11/5 やきスタ実演ライブ Vol.6 愛媛県今治市「まる屋」徳永圭子さん、ライブレポート!

2019年11月5・6日の2日間、「やきとりスタジアム東京」(以降、やきスタ)にて、愛媛県今治市の銘店「まる屋」主人、焼き師・徳永圭子さんによる実演ライブが開催されました。

 
過去の実演ライブの中でも、ひときわ笑顔あふれる盛り上がりを見せた、愛媛県今治市の銘店「まる屋」店主・徳永圭子さんの回。アットホームなライブの様子を写真とともにレポートします!

 
「まる屋」は、店主の徳永圭子さんと、次男で焼き担当の越智 輝さんが二人三脚で営む、今治やきとりの銘店です。

 
今治やきとりの特徴といえば、「串に刺さっていないこと」。

 
 
コテを使って、鉄板で鶏肉を焼き上げます。
造船業やタオル産業に携わる職人が多い今治。忙しい職人にさっと提供できるように、この「串に刺さない」スタイルのやきとりが定着したそうです。

「今治は、昔から造船業が盛んな街でした。他の地方に比べると、鉄が手に入りやすかったことも、この焼き方が定着した一因かもしれません」(徳永さん)

 
 
そして今治やきとりの特徴として忘れてはならないのが、「重し」。
この日の実演ライブでも、輝さんが「今治から担いで持ってきましたよ!(笑)」という“相棒”の重しが登場。
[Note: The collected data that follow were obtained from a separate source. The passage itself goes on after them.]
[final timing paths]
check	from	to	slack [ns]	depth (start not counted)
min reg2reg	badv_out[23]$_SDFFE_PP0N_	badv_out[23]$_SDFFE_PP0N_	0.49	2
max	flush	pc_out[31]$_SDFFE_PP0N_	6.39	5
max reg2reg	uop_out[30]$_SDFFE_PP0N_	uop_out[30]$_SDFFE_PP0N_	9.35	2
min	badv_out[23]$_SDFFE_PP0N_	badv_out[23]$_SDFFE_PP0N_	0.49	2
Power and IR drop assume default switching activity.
<file path="./constraint.sdc">
current_design csa_32

set clk_period 16.0
set clk_io_pct 0.2

create_clock -name clk0 -period $clk_period

set non_clock_inputs [all_inputs -no_clocks]
set_input_delay [expr $clk_period * $clk_io_pct] -clock clk0 $non_clock_inputs
set_output_delay [expr $clk_period * $clk_io_pct] -clock clk0 [all_outputs]
</file>
<file path="./config.mk">
export PLATFORM = sky130hd
export DESIGN_NAME = csa_32
export DESIGN_NICKNAME = csa_32
export VERILOG_FILES = /design/flow/design.v
export SDC_FILE = /design/flow/constraint.sdc
export NUM_CORES = 4
export LEC_CHECK = 1
export CORE_AREA = 10 10 106 106
export DIE_AREA = 0 0 116 116
</file>
<file path="./run.sh">
#!/bin/bash
# OpenROAD 26Q1-2900-gdf79404cd8, Yosys 0.63+post, stock flow scripts
make -C /OpenROAD-flow-scripts/flow DESIGN_CONFIG=/design/flow/config.mk WORK_HOME=/design/flow/orfs finish
</file>
<file path="./design.v">
module csa_32(
    input [31:0] a, b,
    input cin,
    output [31:0] sum,
    output cout
);
    wire [7:0] sum_low;
    wire [7:0] sum_mid0, sum_mid1;
    wire [7:0] sum_high0, sum_high1;
    wire [7:0] sum_top0, sum_top1;
    wire cout_mid0, cout_mid1;
    wire cout_high0, cout_high1;
    wire cout_top0, cout_top1;
    wire c8, c16, c24;
    assign {c8, sum[7:0]} = a[7:0] + b[7:0] + cin;
    assign {cout_mid0, sum_mid0} = a[15:8] + b[15:8] + 1'b0; 
    assign {cout_mid1, sum_mid1} = a[15:8] + b[15:8] + 1'b1;  
    assign sum[15:8] = c8 ? sum_mid1 : sum_mid0;
    assign c16 = c8 ? cout_mid1 : cout_mid0;
    assign {cout_high0, sum_high0} = a[23:16] + b[23:16] + 1'b0;
    assign {cout_high1, sum_high1} = a[23:16] + b[23:16] + 1'b1;  
    assign sum[23:16] = c16 ? sum_high1 : sum_high0;
    assign c24 = c16 ? cout_high1 : cout_high0;
    assign {cout_top0, sum_top0} = a[31:24] + b[31:24] + 1'b0;  
    assign {cout_top1, sum_top1} = a[31:24] + b[31:24] + 1'b1; 
    assign sum[31:24] = c24 ? sum_top1 : sum_top0;
    assign cout = c24 ? cout_top1 : cout_top0;
endmodule
</file>
==> results.json <==
{
  "result_of_the_run": "finished, final reports clean",
  "area.sequential_um2": 0,
  "worst_hold_slack_ns": 7.44,
  "worstPathCellList": "clkdlybuf4s50_1, inv_1, fa_1, inv_1, fa_1, nand2_1, a21o_1, a2bb2oi_4, and4_4, a31o_1, nand4_1, xor2_2, nand3_1, xnor2_1, clkdlybuf4s50_1",
  "post-route-util_pct": 31.9,
  "grt_first_pass_wirelength_mm": 8.87,
  "dr_total_vias": 1812,
  "clkbuf_count": 0,
  "core_util_floorplan_pct": 19.3,
  "synth_stat.cells": 211,
  "timing_worst_setup_path_type": "input port to output port",
  "grt_setup_unrepaired": "no",
  "yosys_area_um2": 1710,
  "grt_max_degree": 11,
  "num_rows": 34,
  "maxClockFrequency_mhz": 101,
  "syn_avg_cell_area_um2": 8.11,
  "antenna_violations_before_repair": 0,
  "timing.max_cap.violations": 0,
  "fin_area_um2": 2820,
  "ys_types": 39,
  "period_needed_ns": 9.93,
  "synth_area_um2": 1710,
  "hold_path.class": "input port to output port",
  "timing.final.setup_violations": 0,
  "finalNonFillerCells": 416,
  "timing.critical_path.from": "a[0]",
  "detailedPlacementHpwl_mm": 4.85,
  "yosysSeqAreaShare_pct": 0,
  "drt_wl_total_mm": 5.26,
  "die-area_um2": 13500,
  "max-slew-margin-rel_pct": 68.1,
  "postCtsResizedCells": 0,
  "report.final.hold_viol_count": 0,
  "post-route-period-util_pct": 62.1,
  "chipWidth_um": 116,
  "post-cts-setup-buffer-count": 0,
  "placedCellCount": 416,
  "startpoint_type": "input port",
  "design.core.area_um2": 8850,
  "drt_first_pass_iters": 4,
  "leakagePower_nw": 1.16,
  "endpoint_kind": "output port",
  "post_drt_via_cell_ratio": 4.36,
  "number_of_antenna_cells_inserted": 0,
  "flops": 0,
  "fp.dieH_um": 116,
  "worst_ir_drop_vdd_mv": 0.0179,
  "drc_errors": 0,
  "postSynthCellCount": 211,
  "gp_routability_congestion": 0.858,
  "routedWlPerCell_um": 12.6,
  "log.warning_count": 32,
  "worst_pin_slew_ns": 0.478,
  "drt-initial-drc-count": 57,
  "timing.critical_path.fanout_max": 10,
  "summed_negative_setup_slack_over_all_endpoints_ns": 0,
  "critical_path.max_stage_delay_ns": 0.49,
  "final_antenna_net_count": 0,
  "gr-total-overflow": 0,
  "num_io_pins": 98,
  "finalMaxSlewViolations": 0,
  "worst-endpoint-required_ns": 12.80,
  "final_layout_size_suffix_gt1_share_pct": 4.87,
  "slowest_cell_on_the_critical_path": "sky130_fd_sc_hd__clkdlybuf4s50_1",
  "postPlaceCellArea_um2": 2820,
  "via_count_of_the_first_global_routing_pass": 1813,
  "area_delta_synth_final_pct": 65.0,
  "critPathCapture": "sum[31]",
  "cp_data_arrival_time_ns": 6.73,
  "power_density_nw_per_um2": 46.0,
  "synth.yosys.warnings": 0,
  "holdBufCountCts": 0,
  "io_buffer_count": 98,
  "grtUsageTotal_pct": 7.81
}
==> critical path: cells and delay by family <==
| kind | cells | cell delay, ns |
|---|---|---|
| adder cells (fa/ha/maj) | 2 | 0.61 |
| AND-OR/OR-AND | 3 | 0.59 |
| buffers and inverters | 4 | 1.09 |
| AND/OR/NAND/NOR | 4 | 0.64 |
| XOR/XNOR | 2 | 0.60 |
==> logic make-up (layout without fill, tap and decap cells) <==
group	Yosys count	in the layout	synth area share (%)
xor gates and xnor gates	46	46	24.0
and+or+nand+nor	62	62	18.4
muxes	3	3	1.97
buffers and inverters	10	107	2.27
adders and majority gates	39	39	30.7
AOI/OAI and AO/OA	51	51	22.7
==> per-stage QoR <==
step | worst slack, ns | total power [mW]
2_1_floorplan | 7.26 | 0.0635
3_5_place_dp | 6.02 | 0.132
3_3_place_gp | 6.04 | 0.132
5_1_grt | 5.73 | 0.146
4_1_cts | 6.01 | 0.133
6_report | 6.07 | 0.130
==> cell usage after synthesis, drive strengths merged (2+ instances only) <==
master / n / share of area, %
nand4: 6 / 2.2
o21bai: 3 / 1.3
inv: 9 / 2.0
nor3b: 2 / 1.2
a211oi: 6 / 3.2
a31oi: 2 / 0.73
a21oi: 16 / 4.9
nand2: 12 / 2.6
nor2: 22 / 5.0
xnor2: 24 / 12
nand3: 6 / 1.8
o21a: 3 / 1.3
mux2: 3 / 2.0
fa: 5 / 5.9
nand2b: 2 / 0.73
and3: 6 / 2.2
o21ai: 6 / 1.8
xor2: 22 / 12
ha: 34 / 25
a21o: 8 / 3.5
==> final cells by class <==
class	instances	area, um^2
multi-input cells	201	1670
inverters	9	33.8
well taps	108	135
repair buffers	98	981
fillers	937	6030
==> where the power goes <==
part | switching, mW | leakage [nW] | internal, mW | total (mW)
sequential | 0 | 0 | 0 | 0
clock | 0 | 0 | 0 | 0
combinational | 0.0497 | 1.16 | 0.0802 | 0.130
==> cell usage in the layout (no fill, tap or decap), types with 2 or more instances in the layout <==
cell	instances
sky130_fd_sc_hd__and3_1	6
sky130_fd_sc_hd__nand2b_1	2
sky130_fd_sc_hd__ha_1	34
sky130_fd_sc_hd__nor2_1	21
sky130_fd_sc_hd__nand4_1	6
sky130_fd_sc_hd__a21o_1	8
sky130_fd_sc_hd__fa_1	5
sky130_fd_sc_hd__o21bai_1	3
sky130_fd_sc_hd__a31oi_1	2
sky130_fd_sc_hd__nand3_1	6
sky130_fd_sc_hd__mux2_2	3
sky130_fd_sc_hd__xnor2_1	24
sky130_fd_sc_hd__nand2_1	12
sky130_fd_sc_hd__o21ai_0	6
sky130_fd_sc_hd__inv_1	9
sky130_fd_sc_hd__a21oi_1	15
sky130_fd_sc_hd__clkdlybuf4s50_1	98
sky130_fd_sc_hd__xor2_1	21
sky130_fd_sc_hd__a211oi_1	4
sky130_fd_sc_hd__o21a_1	3
sky130_fd_sc_hd__a211oi_2	2
==> layer usage <==
layer  wire (um)  share of wire (%)  up-vias  global-route usage [%]
li1            -                  -      961                       -
met4           0                  0        0                       0
met1        2200                 42      811                    9.68
met2        2680                 51       40                    14.1
met5           0                  0        -                       0
met3         376                7.2        0                    1.94
==> worst min path at each step <==
stage / from / endpoint / depth (start not counted)
CTS: cin / sum[0] / 5
global route: cin / sum[0] / 5
finish: cin / sum[0] / 5
Power is estimated from default activity; no workload was simulated.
鉄の重しを肉の上に乗せ、鉄板に押しつけながら焼いていきます。

「重しによって、肉から水分と脂が出ます。水分で『蒸し焼き』になり、さらに脂で『揚げ焼き』状態になるわけです。圧力によって、火の通りが早くなるだけでなく、余分な脂が落ちてカリッと美味しく焼けます」(越智さん)

 
お客さんに向ける笑顔は優しい輝さんですが、肉を見つめる表情は真剣そのもの。かっこいいです!
お客さんからは「母性本能をくすぐる」という声が。

 
今治やきとりの味付けは、「タレ」が一般的。皿に盛り付けた後にタレを回しかけるのが今治流です。「まる屋」では、テーブルにタレのボトルが置いてあるそうですが、この日は“銀座流”ということで、上品な小鉢に入ったタレがやきとりとともに登場しました。

 
この日は今治やきとりのほかも、徳永さんが「朝6時に起きて持ってきた!」という「今治桜井地えび」の揚げものや、瀬戸内鯛のカルパッチョ、伊予の絞り汁が入った魚介の味噌汁など、瀬戸内の幸をたっぷりと味わえるスペシャルメニューがカウンターに並びました。

 
今治のご当地メニューであるざんき(鶏のから揚げあげ)に、ピリ辛を混ぜた「ロシアンざんぎ」で盛り上がる一幕も。

 
「まる屋」の人気の秘密は、今治やきとりをはじめとする料理だけではありません。
知る人ぞ知る、「まる屋」の名物が、店主・徳永さんのとびきりの笑顔と明るいトーク!
徳永さんと話がしたくて、店を訪れるお客さんも少なくないのだとか。

 
今回の実演ライブでも、今治の歴史から、お客さんの人生相談まで、徳永さんのトークは絶好調。「吉本より面白い」と、徳永さんの虜になるお客さんが続出していました。

 
この日の客席には、徳永さんの“東京公演”を見届けようと、今治から駆けつけた「まる屋」の常連さんの姿も。「まる屋」で出会ったお客さんどうしが、徳永さんを通じて仲良くなり、みんなで旅行に出かけたりすることもあるそうです。

 
「人の縁の輪が丸くつながるように」という願いを込めてつけられたという「まる屋」の店名。
「お店に来た時よりも、帰る時の方が楽しい気持ちになっていてほしい」と徳永さんは話します。
その願いがやきとりを通じて実現していることを実感できる、あたたかいライブでした。

 
2017年にイタリアで開催された「第11回世界やきとリンピック®」に参加して以降ますます、今治やきとりへの愛が強くなったという徳永さん。
今回のライブを終えて、「やきスタは(焼き師にとっても)切磋琢磨できる場所。世界に出ていっても恥ずかしくないように、ここで勉強できることがある」と話してくれました。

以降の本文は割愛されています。